The task: Every entry below is to be retyped exactly as it stands.

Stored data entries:

Start of Block

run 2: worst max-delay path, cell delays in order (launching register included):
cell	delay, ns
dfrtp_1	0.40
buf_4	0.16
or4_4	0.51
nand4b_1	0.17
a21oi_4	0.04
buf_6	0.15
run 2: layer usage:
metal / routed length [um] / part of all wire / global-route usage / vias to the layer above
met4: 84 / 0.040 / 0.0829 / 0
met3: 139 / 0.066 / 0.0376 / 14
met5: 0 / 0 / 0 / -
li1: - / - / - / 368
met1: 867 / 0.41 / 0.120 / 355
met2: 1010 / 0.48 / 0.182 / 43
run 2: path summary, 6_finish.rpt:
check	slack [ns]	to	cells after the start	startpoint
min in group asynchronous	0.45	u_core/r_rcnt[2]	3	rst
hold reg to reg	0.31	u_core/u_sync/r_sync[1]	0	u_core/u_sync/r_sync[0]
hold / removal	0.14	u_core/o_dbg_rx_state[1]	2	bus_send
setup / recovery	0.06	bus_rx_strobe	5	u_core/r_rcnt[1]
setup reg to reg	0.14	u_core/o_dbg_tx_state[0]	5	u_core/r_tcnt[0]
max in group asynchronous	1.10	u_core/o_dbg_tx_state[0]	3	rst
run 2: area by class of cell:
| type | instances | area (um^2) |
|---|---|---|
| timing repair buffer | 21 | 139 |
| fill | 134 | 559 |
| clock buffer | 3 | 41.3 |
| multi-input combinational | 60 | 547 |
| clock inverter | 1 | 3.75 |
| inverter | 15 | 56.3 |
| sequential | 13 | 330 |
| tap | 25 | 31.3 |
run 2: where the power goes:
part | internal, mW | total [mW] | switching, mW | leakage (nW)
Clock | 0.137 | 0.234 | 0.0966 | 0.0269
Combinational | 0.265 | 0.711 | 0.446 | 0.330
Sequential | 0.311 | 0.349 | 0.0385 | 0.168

End of Block

The completed task:
run 2: worst max-delay path, cell delays in order (launching register included):
cell	delay, ns
dfrtp_1	0.40
buf_4	0.16
or4_4	0.51
nand4b_1	0.17
a21oi_4	0.04
buf_6	0.15
run 2: layer usage:
metal / routed length [um] / part of all wire / global-route usage / vias to the layer above
met4: 84 / 0.040 / 0.0829 / 0
met3: 139 / 0.066 / 0.0376 / 14
met5: 0 / 0 / 0 / -
li1: - / - / - / 368
met1: 867 / 0.41 / 0.120 / 355
met2: 1010 / 0.48 / 0.182 / 43
run 2: path summary, 6_finish.rpt:
check	slack [ns]	to	cells after the start	startpoint
min in group asynchronous	0.45	u_core/r_rcnt[2]	3	rst
hold reg to reg	0.31	u_core/u_sync/r_sync[1]	0	u_core/u_sync/r_sync[0]
hold / removal	0.14	u_core/o_dbg_rx_state[1]	2	bus_send
setup / recovery	0.06	bus_rx_strobe	5	u_core/r_rcnt[1]
setup reg to reg	0.14	u_core/o_dbg_tx_state[0]	5	u_core/r_tcnt[0]
max in group asynchronous	1.10	u_core/o_dbg_tx_state[0]	3	rst
run 2: area by class of cell:
| type | instances | area (um^2) |
|---|---|---|
| timing repair buffer | 21 | 139 |
| fill | 134 | 559 |
| clock buffer | 3 | 41.3 |
| multi-input combinational | 60 | 547 |
| clock inverter | 1 | 3.75 |
| inverter | 15 | 56.3 |
| sequential | 13 | 330 |
| tap | 25 | 31.3 |
run 2: where the power goes:
part | internal, mW | total [mW] | switching, mW | leakage (nW)
Clock | 0.137 | 0.234 | 0.0966 | 0.0269
Combinational | 0.265 | 0.711 | 0.446 | 0.330
Sequential | 0.311 | 0.349 | 0.0385 | 0.168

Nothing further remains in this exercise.